Ignatius Bau, J.D., is a Program Director at The California Endowment, directing the foundation’s program on cultural competency, language access and health workforce diversity.  He manages program development, grantmaking, grant administration and monitoring, technical assistance and evaluation activities. 

Prior to his position at The California Endowment, Bau held several positions at the Asian and Pacific Islander American Health Forum (APIAHF), a national advocacy organization seeking to improve the health and well-being of Asian Americans and Pacific Islanders, most recently as its Deputy Director for Policy and Programs.  Bau and APIAHF led community efforts that successfully advocated for the creation of the White House Initiative on Asian Americans and Pacific Islanders in 1999.  He was the principal author of the January 2001 report from the President's Advisory Commission on Asian Americans and Pacific Islanders as part of the implementation of that White House Initiative. 

Bau has served on numerous nonprofit, community-based organizations’ boards of directors, including the Asian and Pacific Islander Wellness Center, the Northern California Coalition for Immigrant and Refugee Rights, the California Budget Project, and the National Minority AIDS Council. He also has served on a number of government committees and task forces including the Presidential Advisory Council on HIV/AIDS, the National Institutes of Health’s Office of AIDS Research Prevention Science Working Group, the Centers for Disease Control and Prevention’s National HIV Prevention Planning Group, the Department of Health and Human Services’ Office of Minority Health National Minority HIV Plan Working Group, the Institute of Medicine’s Committee on HIV Prevention Strategies Non-Governmental Organization Liaison Panel and the California Department of Health Services’ Task Force on Multicultural Health.  He also was a member of the Joint Commission on Accreditation of Healthcare Organizations Public Advisory Group, the National Quality Forum Work Group on Minority Healthcare Quality Measurement and Reporting, and several Technical Advisory Committees for the California Health Interview Survey.

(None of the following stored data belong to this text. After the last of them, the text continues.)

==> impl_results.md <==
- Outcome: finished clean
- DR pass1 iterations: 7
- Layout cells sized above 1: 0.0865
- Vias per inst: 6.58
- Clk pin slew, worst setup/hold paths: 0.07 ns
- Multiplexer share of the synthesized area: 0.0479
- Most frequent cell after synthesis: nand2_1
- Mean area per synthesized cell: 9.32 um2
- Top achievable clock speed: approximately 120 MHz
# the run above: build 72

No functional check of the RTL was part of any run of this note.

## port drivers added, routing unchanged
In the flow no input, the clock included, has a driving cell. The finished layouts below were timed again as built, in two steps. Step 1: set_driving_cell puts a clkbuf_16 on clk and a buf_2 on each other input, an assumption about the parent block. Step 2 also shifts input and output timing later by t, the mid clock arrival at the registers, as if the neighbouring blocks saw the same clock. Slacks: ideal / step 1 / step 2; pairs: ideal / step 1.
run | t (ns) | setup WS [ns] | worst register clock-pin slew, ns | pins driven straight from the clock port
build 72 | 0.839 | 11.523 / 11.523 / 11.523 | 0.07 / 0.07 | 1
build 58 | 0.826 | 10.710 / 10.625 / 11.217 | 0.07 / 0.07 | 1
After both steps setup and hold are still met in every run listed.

Prior to his work at APIAHF, he worked for ten years as a civil rights lawyer, focusing on immigration-related issues.  He was a member of the legal team that challenged the U.S. policy of returning Haitian refugees to Haiti without an asylum hearing and forced the Immigration and Naturalization Service to allow HIV+ Haitian refugees detained at Guantanamo Bay into the U.S.  He also worked on class action litigation involving language access in government benefit programs, work authorization for immigrants and refugee resettlement funding and on legislative and administrative advocacy on behalf of immigrants and refugees.  Among his publications are a chapter on immigration law in the book "AIDS and the Law" and a book on the sanctuary movement for Central American refugees.